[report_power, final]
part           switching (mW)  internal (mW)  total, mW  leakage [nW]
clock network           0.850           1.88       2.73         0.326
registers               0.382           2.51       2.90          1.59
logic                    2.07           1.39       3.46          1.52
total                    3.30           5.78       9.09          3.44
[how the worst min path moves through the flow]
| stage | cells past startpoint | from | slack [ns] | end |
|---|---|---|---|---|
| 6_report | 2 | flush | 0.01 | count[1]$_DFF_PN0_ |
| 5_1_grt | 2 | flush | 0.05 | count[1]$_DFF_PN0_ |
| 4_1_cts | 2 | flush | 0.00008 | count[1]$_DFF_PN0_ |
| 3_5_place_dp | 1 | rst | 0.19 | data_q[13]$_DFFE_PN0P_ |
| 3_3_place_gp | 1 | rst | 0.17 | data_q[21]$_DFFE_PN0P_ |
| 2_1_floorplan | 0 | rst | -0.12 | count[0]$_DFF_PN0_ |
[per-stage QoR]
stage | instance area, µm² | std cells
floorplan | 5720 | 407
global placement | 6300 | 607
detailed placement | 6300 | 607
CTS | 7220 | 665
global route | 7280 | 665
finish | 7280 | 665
--- config.mk ---
export PLATFORM = sky130hd
export DESIGN_NAME = iccm_dump_tx
export DESIGN_NICKNAME = d
export VERILOG_FILES = /design/src/rtl/prog_pkg.sv /design/src/rtl/uart_tx_byte.sv /design/src/rtl/iccm_dump_tx.sv
export SDC_FILE = /design/constraint.sdc
export NUM_CORES = 1
export LEC_CHECK = 0
export ABC_AREA = 1
export CORE_UTILIZATION = 36
export CTS_BUF_LIST = sky130_fd_sc_hd__clkbuf_2 sky130_fd_sc_hd__clkbuf_4 sky130_fd_sc_hd__clkbuf_8
export DETAILED_ROUTE_END_ITERATION = 10
export HOLD_SLACK_MARGIN = 0.12
export SLEW_MARGIN = 15
export SYNTH_ARGS = -nofsm -noshare
export SYNTH_HDL_FRONTEND = slang
export SYNTH_SLANG_ARGS = --single-unit
--- constraint.sdc ---
create_clock -name clk_i -period 2.7 [get_ports clk_i]
set_input_delay 0.405 -clock clk_i [delete_from_list [all_inputs] [get_ports clk_i]]
set_output_delay 0.405 -clock clk_i [all_outputs]
set_load 0.01 [all_outputs]
--- src/rtl/prog_pkg.sv ---
// Shared definitions for the ICCM program load/readback paths.
package prog_pkg;

  // Readback engine sequencing states.
  typedef enum logic [2:0] {
    IDLE,
    READ,
    LOAD,
    SEND,
    DONE
  } dump_state_e;

  localparam int UART_DATA_BITS  = 8;
  localparam int BYTES_PER_WORD  = 4;
  // Start bit + data bits + stop bit; also used by uart_rx_prog.
  localparam int UART_FRAME_BITS = UART_DATA_BITS + 2;

endpackage

--- src/rtl/uart_tx_byte.sv ---
// 8N1 serializer: one start bit, eight data bits LSB first, one stop bit.
// A start request in the final cycle of a stop bit chains the next frame
// with no idle gap.
module uart_tx_byte
  import prog_pkg::*;
(
  input  logic        clk_i,
  input  logic        rst_ni,
  input  logic        start_i,
  input  logic [7:0]  byte_i,
  input  logic [15:0] clks_per_bit_i,
  output logic        tx_o,
  output logic        done_o
);

  logic        r_active;
  logic [15:0] r_cnt;
  logic [15:0] r_period;
  logic [3:0]  r_bit_idx;
  logic [7:0]  r_data;

  logic [15:0] w_period_eff;
  logic        w_bit_end;
  logic        w_last_bit;
  logic [2:0]  w_data_sel;

  // A zero period would never end a bit, so it runs as one cycle per bit.
  assign w_period_eff = (clks_per_bit_i == 16'd0) ? 16'd1 : clks_per_bit_i;
  assign w_bit_end    = r_active && (r_cnt == r_period - 16'd1);
  assign w_last_bit   = (r_bit_idx == 4'(UART_FRAME_BITS - 1));
  assign w_data_sel   = 3'(r_bit_idx - 4'd1);
  assign done_o       = w_bit_end && w_last_bit;

  // Bit-period counter and frame position; period and data frozen per frame.
  always_ff @(posedge clk_i) begin
    if (!rst_ni) begin
      r_active  <= 1'b0;
      r_cnt     <= 16'd0;
      r_period  <= 16'd1;
      r_bit_idx <= 4'd0;
      r_data    <= 8'd0;
    end else if (start_i) begin
      r_active  <= 1'b1;
      r_cnt     <= 16'd0;
      r_period  <= w_period_eff;
      r_bit_idx <= 4'd0;
      r_data    <= byte_i;
    end else if (r_active) begin
      if (w_bit_end) begin
        r_cnt <= 16'd0;
        if (w_last_bit) begin
          r_active <= 1'b0;
        end else begin
          r_bit_idx <= r_bit_idx + 4'd1;
        end
      end else begin
        r_cnt <= r_cnt + 16'd1;
      end
    end
  end

  // Line level: idle high, start low, data bits, stop high.
  always_comb begin
    tx_o = 1'b1;
    if (r_active) begin
      if (r_bit_idx == 4'd0) begin
        tx_o = 1'b0;
      end else if (w_last_bit) begin
        tx_o = 1'b1;
      end else begin
        tx_o = r_data[w_data_sel];
      end
    end
  end

endmodule

--- src/rtl/iccm_dump_tx.sv ---
// ICCM readback: reads words from address 0 upward and sends each as four
// UART bytes, least-significant byte first.
module iccm_dump_tx
  import prog_pkg::*;
#(
  parameter int ADDR_W = 12,
  parameter int CNT_W  = ADDR_W + 1
) (
  input  logic              clk_i,
  input  logic              rst_ni,
  input  logic              dump_i,
  input  logic [CNT_W-1:0]  num_words_i,
  input  logic [15:0]       clks_per_bit_i,
  output logic              rd_en_o,
  output logic [ADDR_W-1:0] rd_addr_o,
  input  logic [31:0]       rd_data_i,
  output logic              tx_o,
  output logic              busy_o,
  output logic              done_o
);

  dump_state_e r_state;
  dump_state_e w_state_next;

  logic [CNT_W-1:0]  r_count;
  logic [15:0]       r_period;
  logic [ADDR_W-1:0] r_addr;
  // Bytes of the current word not yet handed to the serializer.
  logic [23:0]       r_rest;
  logic [1:0]        r_byte_idx;

  logic       w_tx_start;
  logic [7:0] w_tx_byte;
  logic       w_tx_done;
  logic       w_last_word;
  logic       w_last_byte;

  // Compare against count-1 so a full 2^ADDR_W dump stops at the top address.
  assign w_last_word = (CNT_W'(r_addr) == (r_count - CNT_W'(1)));
  assign w_last_byte = (r_byte_idx == 2'(BYTES_PER_WORD - 1));
  assign rd_addr_o   = r_addr;

  uart_tx_byte u_tx (
    .clk_i          (clk_i),
    .rst_ni         (rst_ni),
    .start_i        (w_tx_start),
    .byte_i         (w_tx_byte),
    .clks_per_bit_i (r_period),
    .tx_o           (tx_o),
    .done_o         (w_tx_done)
  );

  // State register.
  always_ff @(posedge clk_i) begin
    if (!rst_ni) begin
      r_state <= IDLE;
    end else begin
      r_state <= w_state_next;
    end
  end

  // Latched job parameters, word address and byte shifter.
  always_ff @(posedge clk_i) begin
    if (!rst_ni) begin
      r_count    <= '0;
      r_period   <= 16'd1;
      r_addr     <= '0;
      r_rest     <= '0;
      r_byte_idx <= '0;
    end else begin
      case (r_state)
        IDLE: begin
          if (dump_i && (num_words_i != '0)) begin
            r_count  <= num_words_i;
            r_period <= clks_per_bit_i;
            r_addr   <= '0;
          end
        end
        LOAD: begin
          r_rest     <= rd_data_i[31:8];
          r_byte_idx <= '0;
        end
        SEND: begin
          if (w_tx_done) begin
            r_rest     <= r_rest >> 8;
            r_byte_idx <= r_byte_idx + 2'd1;
            if (w_last_byte && !w_last_word) begin
              r_addr <= r_addr + ADDR_W'(1);
            end
          end
        end
        default: ;
      endcase
    end
  end

  // Next state, SRAM strobe, serializer kick and status outputs.
  always_comb begin
    w_state_next = r_state;
    w_tx_start   = 1'b0;
    w_tx_byte    = r_rest[7:0];
    rd_en_o      = 1'b0;
    busy_o       = 1'b0;
    done_o       = 1'b0;
    case (r_state)
      IDLE: begin
        if (dump_i) begin
          w_state_next = (num_words_i != '0) ? READ : DONE;
        end
      end
      READ: begin
        rd_en_o      = 1'b1;
        busy_o       = 1'b1;
        w_state_next = LOAD;
      end
      LOAD: begin
        busy_o       = 1'b1;
        w_tx_start   = 1'b1;
        w_tx_byte    = rd_data_i[7:0];
        w_state_next = SEND;
      end
      SEND: begin
        busy_o = 1'b1;
        if (w_tx_done) begin
          if (!w_last_byte) begin
            w_tx_start = 1'b1;
          end else if (w_last_word) begin
            w_state_next = DONE;
          end else begin
            w_state_next = READ;
          end
        end
      end
      DONE: begin
        done_o       = 1'b1;
        w_state_next = IDLE;
      end
      default: w_state_next = IDLE;
    endcase
  end

endmodule

==> reports/metrics.yaml, run 1 <==
outcome: "finished, final reports clean"
placed_cells: 1297
port_buffers: 79
nNetsFinal: 1164
cp_max_fo: 4
synth_seq_cells: 115
hpwl_um: 12600
dieWidth_um: 137
whs_ns: 0.473
routedWlPerCell_um: 13.0
crit_arrival_ns: 2.00
initial_core_util: 0.374
htreeDepth: 4
slew_headroom: 0.519
firstDrtPassIters: 5
crit_slowest_cell: "dfxtp_1"
synth-seq-area-share: 0.351
numCtsBuffers: 17
syn_to_final_growth_pct: 22.8
fmax_mhz: 415
fin_cells: 1328
io_pins: 80
gr-total-overflow: 0
setup-tns-final_ns: 0
ir_drop_uv: 464
synth_area_um2: 6560
synth-edff-count: 0
vias: 6444
finalCriticalPeriod_ns: 2.41
worstSetupStartpointType: "flop"
synth_warnings: 0
wirelength_um: 17200
crit_path_max_incr_delay_ns: 0.36
cts.sinks: 115
worst_clock_skew_ns: 0.0131
rows: 48
clock_path_buffers: 2
criticalPathCategory: "flop to primary output"
chipHeight_um: 137
grt_max_degree: 58
die-area_um2: 18800
final_cell_mix: "248 x nand2_1, 142 x nor2_1, 114 x dfxtp_1"
crit_chain: "inv_1, ha_4, inv_1, a21oi_1, o21ai_0, a21oi_1, a311oi_1, o21ai_0, clkbuf_2"
final_common_cell: "nand2_1"
insertedDiodeCount: 0
finalMaxSlewViolations: 0
p_per_area_nw_per_um2: 864
async_flop_share: 0
syn_inst: 1021
p_leak_uw: 0.00350
grt_first_pass_wirelength_um: 28600
drive_above_1_share: 0.0716
drt_iter0_drc: 363
drc: 0
ant_nets: 0
cap_violations: 0
antenna_found_initial: 0
clkTransAtPathRegs_ns: 0.07
synth_fp_nets: 1094
avgSynthCellArea_um2: 6.42
crit_required_ns: 2.30
finalSetupViolations: 0
clock_latency_ns: 0.44
grt_pass1_vias: 5913
root_buffer: "clkbuf_8"
coreArea_um2: 17500
via_per_inst: 4.85
hp-class: "flop to flop"
rsz0062_at_grt: "false"
end_kind: "primary output"
num-fill-cells: 1883
cts_hold_buf: 0
cts_tree: "yes"
grt_util_all_layers: 0.193
yosys_most_used_dff: "dfxtp_1"
tightest_slew_ns: 0.721
hold_viol: 0
gp_congestion: 0.894
ys_types: 36
period_share: 0.892
[worst paths after layout]
kind,start,endpoint,slack [ns],depth (start not counted)
worst max-delay path,u_tx.r_bit_idx[1]$_SDFFE_PP0P_,tx_o,0.29,9
worst min register to register,r_period[15]$_SDFFE_PN0P_,r_period[15]$_SDFFE_PN0P_,0.47,2
worst min-delay path,r_period[15]$_SDFFE_PN0P_,r_period[15]$_SDFFE_PN0P_,0.47,2
worst max register to register,u_tx.r_period[0]$_SDFFE_PN1P_,u_tx.r_data[7]$_SDFFE_PN0P_,0.30,14
[area by class of cell]
cell class	instances	area, um2	share of cell area
Multi-Input combinational cell	751	3660	0.455
Sequential cell	115	2300	0.286
Timing Repair Buffer	98	981	0.122
Inverter	108	407	0.0505
Tap cell	225	282	0.0350
Clock buffer	19	262	0.0325
Clock inverter	12	156	0.0194
[cell usage after synthesis, types with 2 or more instances]
cell type | instances | area [um2]
inv_2 | 2 | 7.51
or2_2 | 3 | 18.8
nand2_2 | 3 | 18.8
buf_2 | 4 | 20.0
nor3b_1 | 3 | 22.5
clkbuf_1 | 32 | 120
nand4_1 | 22 | 138
a21oi_1 | 71 | 355
inv_1 | 105 | 394
nor2_1 | 142 | 533
o21ai_1 | 13 | 65.1
xor2_1 | 25 | 219
nor3_1 | 22 | 110
buf_6 | 5 | 56.3
o21ai_0 | 50 | 250
nand3_1 | 91 | 455
nand2_1 | 250 | 938
xnor2_1 | 16 | 140
nor4_1 | 8 | 50.1
o21bai_1 | 2 | 15.0
dfxtp_1 | 115 | 2300
buf_1 | 2 | 7.51
buf_4 | 3 | 22.5
nor2_2 | 8 | 50.1
ha_1 | 9 | 113
nand3b_1 | 5 | 37.5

□ □ □ □ □

**The task:** Among the records above, a stretch begins at the line containing "gr-total-overflow: 0" and ends at the line containing "async_flop_share: 0". Restate that stretch word for word, and nothing else.

**Result for this exercise:**
gr-total-overflow: 0
setup-tns-final_ns: 0
ir_drop_uv: 464
synth_area_um2: 6560
synth-edff-count: 0
vias: 6444
finalCriticalPeriod_ns: 2.41
worstSetupStartpointType: "flop"
synth_warnings: 0
wirelength_um: 17200
crit_path_max_incr_delay_ns: 0.36
cts.sinks: 115
worst_clock_skew_ns: 0.0131
rows: 48
clock_path_buffers: 2
criticalPathCategory: "flop to primary output"
chipHeight_um: 137
grt_max_degree: 58
die-area_um2: 18800
final_cell_mix: "248 x nand2_1, 142 x nor2_1, 114 x dfxtp_1"
crit_chain: "inv_1, ha_4, inv_1, a21oi_1, o21ai_0, a21oi_1, a311oi_1, o21ai_0, clkbuf_2"
final_common_cell: "nand2_1"
insertedDiodeCount: 0
finalMaxSlewViolations: 0
p_per_area_nw_per_um2: 864
async_flop_share: 0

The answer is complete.